### YOUR GOAL:
In the records that come next, find every line with "name". Return those lines.

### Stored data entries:
● ● ● ● ●
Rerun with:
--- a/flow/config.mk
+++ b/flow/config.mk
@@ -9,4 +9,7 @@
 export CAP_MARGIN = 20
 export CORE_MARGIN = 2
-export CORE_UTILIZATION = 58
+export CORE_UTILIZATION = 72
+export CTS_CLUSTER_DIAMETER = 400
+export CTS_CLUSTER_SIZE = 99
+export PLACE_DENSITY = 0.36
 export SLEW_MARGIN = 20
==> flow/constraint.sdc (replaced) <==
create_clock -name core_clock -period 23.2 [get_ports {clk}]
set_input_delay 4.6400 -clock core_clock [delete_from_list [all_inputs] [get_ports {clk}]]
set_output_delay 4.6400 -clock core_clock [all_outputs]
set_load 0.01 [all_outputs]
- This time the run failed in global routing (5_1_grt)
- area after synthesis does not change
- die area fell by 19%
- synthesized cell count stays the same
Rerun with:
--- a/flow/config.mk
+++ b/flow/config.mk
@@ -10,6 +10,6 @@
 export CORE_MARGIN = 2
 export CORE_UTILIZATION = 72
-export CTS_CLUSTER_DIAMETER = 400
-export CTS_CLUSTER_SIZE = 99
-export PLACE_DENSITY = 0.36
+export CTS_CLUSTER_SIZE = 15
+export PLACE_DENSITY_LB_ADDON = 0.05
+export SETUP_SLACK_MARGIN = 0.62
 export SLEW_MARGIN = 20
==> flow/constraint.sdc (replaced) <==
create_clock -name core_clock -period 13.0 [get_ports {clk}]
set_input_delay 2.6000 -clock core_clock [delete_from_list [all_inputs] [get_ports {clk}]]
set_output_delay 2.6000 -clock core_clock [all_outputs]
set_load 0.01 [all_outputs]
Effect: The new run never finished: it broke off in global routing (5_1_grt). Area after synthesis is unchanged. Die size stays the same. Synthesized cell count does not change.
`design/flow/design.v`:
```
`timescale 1ns / 1ps
module adder_1bit(a, b, ci, s, co);
	input wire a,b,ci;
	output wire s,co;
	and (c1,a,b), (c2,b,ci), (c3,a,ci);
	xor (s1,a,b), (s,s1,ci);
	or (co,c1,c2,c3);
endmodule
`timescale 1ns / 1ps
module adder_32bits(A, B, Ctr, S, Co,Cy);
	parameter size=32;
   input [size:1] A;
   input [size:1] B;
   input Ctr;
   output [size:1] S;
   output Co;
	output Cy;
	wire[size-1:1]  Ctemp;
	wire[size:1]    Bo;
	assign Bo={32{Ctr}}^B;
adder_1bit 	A1(.a(A[1]),.b(Bo[1]),.ci(Ctr),.s(S[1]),.co(Ctemp[1])),
		A2(A[2],Bo[2],Ctemp[1],S[2],Ctemp[2]),
		A3(A[3],Bo[3],Ctemp[2],S[3],Ctemp[3]),
		A4(A[4],Bo[4],Ctemp[3],S[4],Ctemp[4]),
		A5(A[5],Bo[5],Ctemp[4],S[5],Ctemp[5]),
		A6(A[6],Bo[6],Ctemp[5],S[6],Ctemp[6]),
		A7(A[7],Bo[7],Ctemp[6],S[7],Ctemp[7]),
		A8(A[8],Bo[8],Ctemp[7],S[8],Ctemp[8]),
		A9(A[9],Bo[9],Ctemp[8],S[9],Ctemp[9]),
		A10(A[10],Bo[10],Ctemp[9],S[10],Ctemp[10]),
		A11(A[11],Bo[11],Ctemp[10],S[11],Ctemp[11]),
		A12(A[12],Bo[12],Ctemp[11],S[12],Ctemp[12]),
		A13(A[13],Bo[13],Ctemp[12],S[13],Ctemp[13]),
		A14(A[14],Bo[14],Ctemp[13],S[14],Ctemp[14]),
		A15(A[15],Bo[15],Ctemp[14],S[15],Ctemp[15]),
		A16(A[16],Bo[16],Ctemp[15],S[16],Ctemp[16]),
		A17(A[17],Bo[17],Ctemp[16],S[17],Ctemp[17]),
		A18(A[18],Bo[18],Ctemp[17],S[18],Ctemp[18]),
		A19(A[19],Bo[19],Ctemp[18],S[19],Ctemp[19]),
		A20(A[20],Bo[20],Ctemp[19],S[20],Ctemp[20]),
		A21(A[21],Bo[21],Ctemp[20],S[21],Ctemp[21]),
		A22(A[22],Bo[22],Ctemp[21],S[22],Ctemp[22]),
		A23(A[23],Bo[23],Ctemp[22],S[23],Ctemp[23]),
		A24(A[24],Bo[24],Ctemp[23],S[24],Ctemp[24]),
		A25(A[25],Bo[25],Ctemp[24],S[25],Ctemp[25]),
		A26(A[26],Bo[26],Ctemp[25],S[26],Ctemp[26]),
		A27(A[27],Bo[27],Ctemp[26],S[27],Ctemp[27]),
		A28(A[28],Bo[28],Ctemp[27],S[28],Ctemp[28]),
		A29(A[29],Bo[29],Ctemp[28],S[29],Ctemp[29]),
		A30(A[30],Bo[30],Ctemp[29],S[30],Ctemp[30]),
		A31(A[31],Bo[31],Ctemp[30],S[31],Ctemp[31]),
		A32(A[32],Bo[32],Ctemp[31],S[32],Co);
		assign Cy=(!(A[32]^Bo[32]))*(A[32]^S[32]);
endmodule
module mul_32_32_64(clk, rst, start, a, b, out, idle);
   input clk;
   input rst;
   input start;
   input [31:0] a, b;
   output reg [63:0] out;
   output idle;
   reg [63:0]        out_r;
   parameter START = 1'b0, CALC = 1'b1;
   reg [4:0]         count;
   reg               state;
   reg               last;
   wire [33:0]       tmp_sum;
   wire [33:0]       a_ext;
   wire [33:0]       addend;
   wire [2:0]        booth;
   assign idle = (state == START);
   assign a_ext = {{2{a[31]}}, a};
   assign booth = {out_r[1:0], last};
   assign addend = (booth[1] ^ booth[0]) ? a_ext : {a_ext[32:0], 1'b0} & {34{booth[2] ^ booth[0]}};
   assign tmp_sum = {{2{out_r[63]}}, out_r[63:32]} + (addend ^ {34{booth[2]}}) + {33'b0, booth[2]};
   always @(posedge clk) begin
      if (rst) begin
         state <= START;
         count <= 5'b00000;
      end else begin
      case (state)
        START: begin
           if (start) begin
              out_r <= {32'b0, b};
              last <= 1'b0;
              count <= 5'b00000;
              state <= CALC;
           end
        end
        CALC: begin
           if (~count[4]) begin
              count <= count + 1;
              out_r[63:30] <= tmp_sum[33:0];
              out_r[29:0] <= out_r[31:2];
              last <= out_r[1];
           end  
           else begin
              out <= out_r;
              state <= START;
              count <= 5'b00000;
           end
        end  
        default:;
      endcase  
      end
   end  
endmodule  
module div_64_32_32(clk, rst, start, a, b, quo, mod, idle);
   input clk;
   input rst;
   input start;
   input [63:0] a;
   input [31:0] b;
   output reg [31:0] quo, mod;
   output idle;
   reg [31:0]        quo_r;
   reg [33:0]        mod_r;
   parameter START = 2'b00, CALC = 2'b01, FIN = 2'b11;
   reg [1:0]         state;
   reg [4:0]         count;
   wire [33:0]       b_ext;
   wire [33:0]       tmp_sum;
   reg               op;
   assign idle = (state == START);
   assign b_ext = {2'b00, b};
   assign tmp_sum = mod_r + (b_ext ^ {34{op}}) + {33'b0, op};
   always @(posedge clk) begin
      if (rst) begin
         state <= START;
         count <= 5'b00000;
      end else begin
      case (state)
        START: begin
           if (start) begin
              mod_r <= {1'b0, a[63:31]};
              quo_r <= {a[30:0], 1'b0};
              op <= 1;     
              count <= 5'b00000;
              state <= CALC;
           end
        end
        CALC: begin
           if (count != 5'b11111) begin
              mod_r <= {tmp_sum[32:0], quo_r[31]};
              quo_r <= {quo_r[30:0], ~tmp_sum[33]};
              op <= ~tmp_sum[33];
              count <= count + 1;
           end
           else begin
              quo_r <= {quo_r[30:0], ~tmp_sum[33]};
              mod_r <= tmp_sum[33] ? tmp_sum + b_ext : tmp_sum;
              state <= FIN;
              count <= 5'b00000;
           end
        end
        FIN: begin
           quo <= quo_r;
           mod <= mod_r[31:0];
           state <= START;
           count <= 5'b00000;
        end
        default: state <= START;
      endcase  
      end
   end  
endmodule  
module int_calc(clk, rst, start, A, B, done, int_add, int_sub, int_mul, int_div, int_mod, addCo, addCy, subCo, subCy);
   input clk;
   input rst;
   input start;
   input [63:0] A;
   input [31:0] B;
   output done;
   output [31:0] int_add;
   output [31:0] int_sub;
   output [63:0] int_mul;
   output [31:0] int_div;
   output [31:0] int_mod;
	output addCo;
	output addCy;
	output subCo;
	output subCy;
   reg [31:0] a_r;
   reg [31:0] b_r;
   reg        busy;
   wire       mul_idle;
   wire       div_idle;
   assign done = busy & mul_idle & div_idle;
   always @(posedge clk) begin
      if (start) begin
         a_r <= A[31:0];
         b_r <= B;
      end
      if (rst) busy <= 1'b0;
      else if (start) busy <= 1'b1;
      else if (done) busy <= 1'b0;
   end
   adder_32bits adder(.A(a_r),
                      .B(b_r),
                      .Ctr(1'b0),
                      .S(int_add),
                      .Co(addCo),
                      .Cy(addCy));
   adder_32bits suber(.A(a_r),
                      .B(b_r),
                      .Ctr(1'b1),
                      .S(int_sub),
                      .Co(subCo),
                      .Cy(subCy));
   mul_32_32_64 muler(.clk(clk),
                      .rst(rst),
                      .start(start),
                      .a(a_r),
                      .b(B),
                      .out(int_mul),
                      .idle(mul_idle));
   div_64_32_32 diver(.clk(clk),
                      .rst(rst),
                      .start(start),
                      .a(A),
                      .b(b_r),
                      .quo(int_div),
                      .mod(int_mod),
                      .idle(div_idle));
endmodule  
```
== the reference run ==
## shuzizhong
module shuzizhong(
    input wire clk1,         
    input wire reset,        
    input wire ah1,          
    input wire am1,          
    input wire alarm1,       
    input wire en,           
    input wire naozhong,     
    output wire [0:6] shi,       
    output wire [0:6] ge,        
    output wire [0:6] min_shi,   
    output wire [0:6] min_ge,    
    output wire [0:6] sec_shi,   
    output wire [0:6] sec_ge,    
    output wire daodian,     
    output wire audio        
);
Size: roughly 1800 cells after synthesis, ~51 I/O pins.
make LEC_CHECK=0 CAP_MARGIN=10 CELL_PAD_IN_SITES_DETAIL_PLACEMENT=1 CELL_PAD_IN_SITES_GLOBAL_PLACEMENT=3 CORE_ASPECT_RATIO=0.67 CORE_MARGIN=2 CORE_UTILIZATION=17 GPL_ROUTABILITY_DRIVEN=0 GPL_TIMING_DRIVEN=1 MIN_ROUTING_LAYER=met1 SLEW_MARGIN=40 finish   # period 12.0 ns
run.sh (not shown) runs the stock make flow with config.mk's settings and CLKGATE_MAP_FILE=.
To summarise the reference run: no stage aborted, but the layout did not pass its checks, failing on negative setup slack.
Changes in the trial run relative to the reference run:
Settings: GPL_ROUTABILITY_DRIVEN no longer set, was 0; CORE_UTILIZATION now 65, was 17; SLEW_MARGIN now 20, was 40; CORE_ASPECT_RATIO no longer set, was 0.67; GPL_TIMING_DRIVEN no longer set, was 1; MIN_ROUTING_LAYER no longer set, was met1; CELL_PAD_IN_SITES_GLOBAL_PLACEMENT no longer set, was 3; CAP_MARGIN now 20, was 10; CELL_PAD_IN_SITES_DETAIL_PLACEMENT no longer set, was 1; the clock period (ns, I/O delays scaled along) now 17.0, was 12.0.
- Taking the reference run as the reference, in the trial run met2 track demand over resource in global routing increased 35 points; final instance area decreased 4400 um^2; later-pin clock latency in the skew report essentially unchanged; placed instance count decreased about 35%; post-route worst setup slack increased 3.10 ns.
- Switching fraction of total power: the trial run < the reference run
- The final layout from the trial run, which completed every stage, passed the timing, design-rule and antenna checks at the end of the flow.
- Maximum frequency: the trial run < the reference run
- In the flow results for the reference run and the trial run, the clock group share of total power is smaller on the trial run.
- Cells: the trial run has fewer instances than the reference run


job 6044:
Starting RTL as in the previous note.
Settings: LEC_CHECK=0, ABC_AREA=1, CAP_MARGIN=20, CORE_MARGIN=2, CORE_UTILIZATION=70, CTS_CLUSTER_DIAMETER=195, CTS_CLUSTER_SIZE=15, SLEW_MARGIN=20; clock period 10.7 ns.
Job 6044: flow complete, layout not clean; failing: negative setup slack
● ● ● ● ●
### ANSWER FOR THIS EXERCISE:
create_clock -name core_clock -period 23.2 [get_ports {clk}]
create_clock -name core_clock -period 13.0 [get_ports {clk}]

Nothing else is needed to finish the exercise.